Michael J. Petrilli's editorial, "What if competition doesn't work?" garnered some response:
From John Merrifield, Professor of Economics, University of Texas at San Antonio
I'm stunned! Petrilli maintains that tiny, narrowly targeted voucher programs with participation caps, and charters (with all their restrictions) have provided us enough evidence to give up on competition lifting all boats? We haven't begun to scratch the surface of the dynamic effects of a truly competitive marketplace. The conditions of the automobile industry differ greatly from even the most "competitive" K-12 setting. Why can't we support vouchers and charters as a limited end by themselves, AND still aim for a choice program structured to actually fully harness market forces? No existing program is structured that way. Voucher programs have been deliberately designed to prevent much shrinkage of district market share. Charters, even relatively unrestricted versions such as those in Arizona, suffer from major limitations, the most important of which is price control. Market-determined price change is critical!
Private schools have over 30 percent of the market in some metro areas, but they are still at a huge funding disadvantage. They can survive against free competition only because the competition is awful. Entry barriers remain high. Private school tuition is not formally capped, but is suppressed by the zero price of public schooling, and the bite of the taxes to fund it.

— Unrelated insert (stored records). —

File: src/rtl/dram_arb_pkg.sv
// Shared types for the two-port DRAM arbiter: FSM states and port indices.
package dram_arb_pkg;

   typedef enum logic [1:0] {
      IDLE  = 2'd0,
      OWN0  = 2'd1,
      OWN1  = 2'd2,
      LOCK1 = 2'd3
   } arb_state_t;

   localparam logic PORT0 = 1'b0;
   localparam logic PORT1 = 1'b1;

endpackage

File: src/rtl/dram_arbiter.sv
// Two-port DRAM arbiter (CPU port 0, debug/loader port 1) with lock and starvation bound.
// Define DRAM_ARB_RR_EN for round-robin tie-break; default is fixed p0 priority.
module dram_arbiter
   import dram_arb_pkg::*;
#(
   parameter int ADDR_W     = 16,
   parameter int STARVE_MAX = 8,
   parameter int LOCK_MAX   = 16
) (
   input  logic              clk,
   input  logic              rst,
   input  logic              p0_req,
   input  logic [3:0]        p0_we,
   input  logic [ADDR_W-1:0] p0_addr,
   input  logic [31:0]       p0_wdata,
   output logic              p0_gnt,
   output logic              p0_rvalid,
   output logic [31:0]       p0_rdata,
   input  logic              p1_req,
   input  logic              p1_lock,
   input  logic [3:0]        p1_we,
   input  logic [ADDR_W-1:0] p1_addr,
   input  logic [31:0]       p1_wdata,
   output logic              p1_gnt,
   output logic              p1_rvalid,
   output logic [31:0]       p1_rdata,
   output logic [3:0]        dram_we,
   output logic [ADDR_W-1:0] dram_addr,
   output logic [31:0]       dram_wdata,
   input  logic [31:0]       dram_rdata,
   output logic              cpu_stall
);

   localparam int WW = $clog2(STARVE_MAX + 1);
   localparam int LW = $clog2(LOCK_MAX + 1);
   localparam logic [WW-1:0] W_MAX  = WW'(STARVE_MAX);
   localparam logic [LW-1:0] L_MAX  = LW'(LOCK_MAX);
   localparam logic [LW-1:0] L_LAST = LW'(LOCK_MAX - 1);

   arb_state_t        r_state;
   logic [WW-1:0]     r_wait0;
   logic [WW-1:0]     r_wait1;
   logic [LW-1:0]     r_lock_cnt;
   logic              r_rv0;
   logic              r_rv1;
   logic [ADDR_W-1:0] r_addr;
   logic [31:0]       r_wdata;
`ifdef DRAM_ARB_RR_EN
   logic              r_rr;
`endif

   logic              w_s0;
   logic              w_s1;
   logic              w_g0;
   logic              w_g1;
   logic              w_lock_exit;
   logic [3:0]        w_we;
   logic [ADDR_W-1:0] w_addr;
   logic [31:0]       w_wdata;

   assign w_s0 = p0_req && (r_wait0 == W_MAX);
   assign w_s1 = p1_req && (r_wait1 == W_MAX);

   // Starvation overrides lock, lock overrides the tie-break.
   always_comb begin
      w_g0 = 1'b0;
      w_g1 = 1'b0;
      if (rst) begin
         w_g0 = 1'b0;
      end else if (w_s0) begin
         w_g0 = 1'b1;
      end else if (w_s1) begin
         w_g1 = 1'b1;
      end else if (r_state == LOCK1 && p1_req) begin
         w_g1 = 1'b1;
      end else if (p0_req && p1_req) begin
`ifdef DRAM_ARB_RR_EN
         if (r_rr == PORT1) w_g1 = 1'b1;
         else               w_g0 = 1'b1;
`else
         w_g0 = 1'b1;
`endif
      end else if (p0_req) begin
         w_g0 = 1'b1;
      end else if (p1_req) begin
         w_g1 = 1'b1;
      end
   end

   always_comb begin
      w_we    = 4'b0000;
      w_addr  = r_addr;
      w_wdata = r_wdata;
      if (w_g0) begin
         w_we    = p0_we;
         w_addr  = p0_addr;
         w_wdata = p0_wdata;
      end else if (w_g1) begin
         w_we    = p1_we;
         w_addr  = p1_addr;
         w_wdata = p1_wdata;
      end
   end

   assign w_lock_exit = !p1_lock || w_s0 || w_s1 ||
                        (w_g1 && r_lock_cnt == L_LAST);

   always_ff @(posedge clk or posedge rst) begin
      if (rst) begin
         r_state    <= IDLE;
         r_wait0    <= '0;
         r_wait1    <= '0;
         r_lock_cnt <= '0;
         r_rv0      <= 1'b0;
         r_rv1      <= 1'b0;
         r_addr     <= '0;
         r_wdata    <= '0;
`ifdef DRAM_ARB_RR_EN
         r_rr       <= PORT0;
`endif
      end else begin
         r_rv0 <= w_g0 && (p0_we == 4'b0000);
         r_rv1 <= w_g1 && (p1_we == 4'b0000);
         if (w_g0 || w_g1) begin
            r_addr  <= w_addr;
            r_wdata <= w_wdata;
         end
         if (!p0_req || w_g0)    r_wait0 <= '0;
         else if (r_wait0 != W_MAX) r_wait0 <= r_wait0 + WW'(1);
         if (!p1_req || w_g1)    r_wait1 <= '0;
         else if (r_wait1 != W_MAX) r_wait1 <= r_wait1 + WW'(1);
`ifdef DRAM_ARB_RR_EN
         if (w_g0)      r_rr <= PORT1;
         else if (w_g1) r_rr <= PORT0;
`endif
         unique case (r_state)
            LOCK1: begin
               if (w_lock_exit) begin
                  r_state    <= IDLE;
                  r_lock_cnt <= '0;
               end else if (w_g1 && r_lock_cnt != L_MAX) begin
                  r_lock_cnt <= r_lock_cnt + LW'(1);
               end
            end
            default: begin
               r_lock_cnt <= '0;
               if (w_g0)
                  r_state <= OWN0;
               else if (w_g1 && r_state == OWN1 && p1_lock)
                  r_state <= LOCK1;
               else if (w_g1)
                  r_state <= OWN1;
               else
                  r_state <= IDLE;
            end
         endcase
      end
   end

   assign p0_gnt     = w_g0;
   assign p1_gnt     = w_g1;
   assign p0_rvalid  = r_rv0;
   assign p1_rvalid  = r_rv1;
   assign p0_rdata   = r_rv0 ? dram_rdata : 32'h0;
   assign p1_rdata   = r_rv1 ? dram_rdata : 32'h0;
   assign dram_we    = w_we;
   assign dram_addr  = w_addr;
   assign dram_wdata = w_wdata;
   assign cpu_stall  = p0_req && !w_g0;

endmodule

File: config.mk
export PLATFORM = sky130hd
export DESIGN_NAME = dram_arbiter
export DESIGN_NICKNAME = d
export VERILOG_FILES = /design/src/rtl/dram_arb_pkg.sv /design/src/rtl/dram_arbiter.sv
export SDC_FILE = /design/constraint.sdc
export NUM_CORES = 1
export LEC_CHECK = 0
export BUFFER_PORTS_ARGS = -buffer_cell sky130_fd_sc_hd__buf_2
export CAP_MARGIN = 20
export CORE_AREA = 3 3 100 102
export CTS_CLUSTER_SIZE = 20
export DETAILED_ROUTE_END_ITERATION = 8
export DIE_AREA = 0 0 103 105
export GPL_TIMING_DRIVEN = 0
export HOLD_SLACK_MARGIN = 0.02
export PLACE_DENSITY_LB_ADDON = 0.1
export SLEW_MARGIN = 20
export SYNTH_ARGS = -nofsm -noshare
export SYNTH_HDL_FRONTEND = slang
export SYNTH_SLANG_ARGS = --single-unit
File: constraint.sdc
create_clock -name clk -period 3.37 [get_ports clk]
set_input_delay 0.337 -clock clk [delete_from_list [all_inputs] [get_ports clk]]
set_output_delay 0.337 -clock clk [all_outputs]
set_load 0.01 [all_outputs]
## After elaboration in Yosys (flattened, before gate mapping)

Index checks and enable logic that the tools add are counted.

- Register bits after elaboration: 65
- Output and inout bits: 121
- Logic and storage cells: 79

- Add/sub/neg operators: 3
- Equality and inequality tests: 10
- Muxes and demuxes: 33
- Reduce and logical (&&, ||, !) cells: 25

Operator list:

| cell | count |
|---|---|
| 32-bit 2-to-1 mux | 4 |
| 16-bit 2-to-1 mux | 2 |
| 4-bit 2-to-1 mux | 6 |
| 5-bit 2-to-1 mux | 3 |
| 1-bit 2-to-1 mux | 13 |
| 1-bit logical AND | 11 |
| 2-bit 2-to-1 mux | 5 |
| 4-bit by 1-bit adder with 4-bit output, second input constant | 2 |
| 4-bit equality test, second input constant | 2 |
| 4-bit zero test | 2 |
| 4-bit != test, second input constant | 2 |
| 1-bit logical OR | 6 |
| 5-bit by 1-bit adder with 5-bit output, second input constant | 1 |
| 5-bit by 4-bit equality test with 1-bit output, second input constant | 1 |
| 5-bit != test, second input constant | 1 |
| 2-bit equality test, second input constant | 2 |
| 1-bit zero test | 4 |
| 2-bit nonzero test | 2 |
| 3-bit by 2-bit != test with 1-bit output, second input constant | 1 |
| 2-bit != test, second input constant | 1 |

## Logic depth before layout (Yosys ltp)

- Depth after elaboration: 12
- Gate-level depth with buffers: 10

## Worst setup path before layout

Ideal clock, no wire load.

- Path type: input-to-output
- Start point: in rst
- End point: out dram_wdata[7]
- Data arrival time: 2.935 ns
- Required time: 3.033 ns
- Setup slack: 0.098 ns
- Cell stages on the path: 6
- Cells stage by stage: inv_1 o21ai_0 clkbuf_1 buf_2 a22oi_1 o21ai_0

- Word-level cells in the longest chain between the ends: 3

Ends and longest elaborated chain:

| what | line | text |
|---|---|---|
| from (decl) | dram_arbiter.sv:11 | `input logic rst,` |
| 1-bit 2-to-1 mux | dram_arbiter.sv:68 | `if (rst) begin` |
| 32-bit 2-to-1 mux | dram_arbiter.sv:98 | `end else if (w_g1) begin` |
| 32-bit 2-to-1 mux * | dram_arbiter.sv:94 | `if (w_g0) begin` |
| to (decl) | dram_arbiter.sv:29 | `output logic [31:0] dram_wdata,` |

Mark *: on every way between the ends. The rest lies on a longest branch, timed or not.

## Final worst setup path

Ends and elaborated chain as after synthesis.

The price control issue is huge, and sadly almost totally neglected. The dynamism and rapid improvement characteristics of the marketplace come from the combination of easy entry/exit (level playing field) and market-determined price change. Both are critical, and both are generally absent in every K-12 region. Price flexibility should be a non-negotiable element of school choice pretending to be a reform catalyst.
Perhaps your piece will, in a roundabout way, precipitate the much needed discussion of the need to introduce a functioning price system into K-12 education. I hope so!
From Ted Kolderie, Education/Evolving
Your editorial is sensible about the limited effect of competition. Whether competition works depends on whether the established enterprise responds. Whether or not district schools change when chartering appears, for example, depends on what the district does. Chartered schools don't change district schools: Only districts change district schools.
If districts don't respond this might be because they aren't able to respond. I haven't yet heard anyone refute Clayton Christensen's analysis about the very limited ability of existing organizations-in any field-to change in more than incremental ways. Nobody, really, seems to know how to transform existing schools. We're hearing a lot of 'hoping' but getting little solid evidence that kids who haven't succeeded in conventional school are suddenly going to start succeeding in conventional school just because somebody now tells 'em how important it is to learn. Milo Cutter, still heading the country's first chartered school here in Saint Paul, says it pretty simply: "These kids are not into consequential behavior".
So if schooling does now need to change in fairly radical ways, the process of change will be mainly the process of creating different schools. We'll need to keep building, enlarging, and improving the open sector. Chartering is a good way to do this in the early stages . . . because, as enabling legislation, it offers the widest opportunity for trying-things and as a result the greatest likelihood of generating breakthrough innovations. But as the really good new school models appear the open sector can be developed also by replicating the quality new models. It's time for more discussion about a new-schools effort along that line.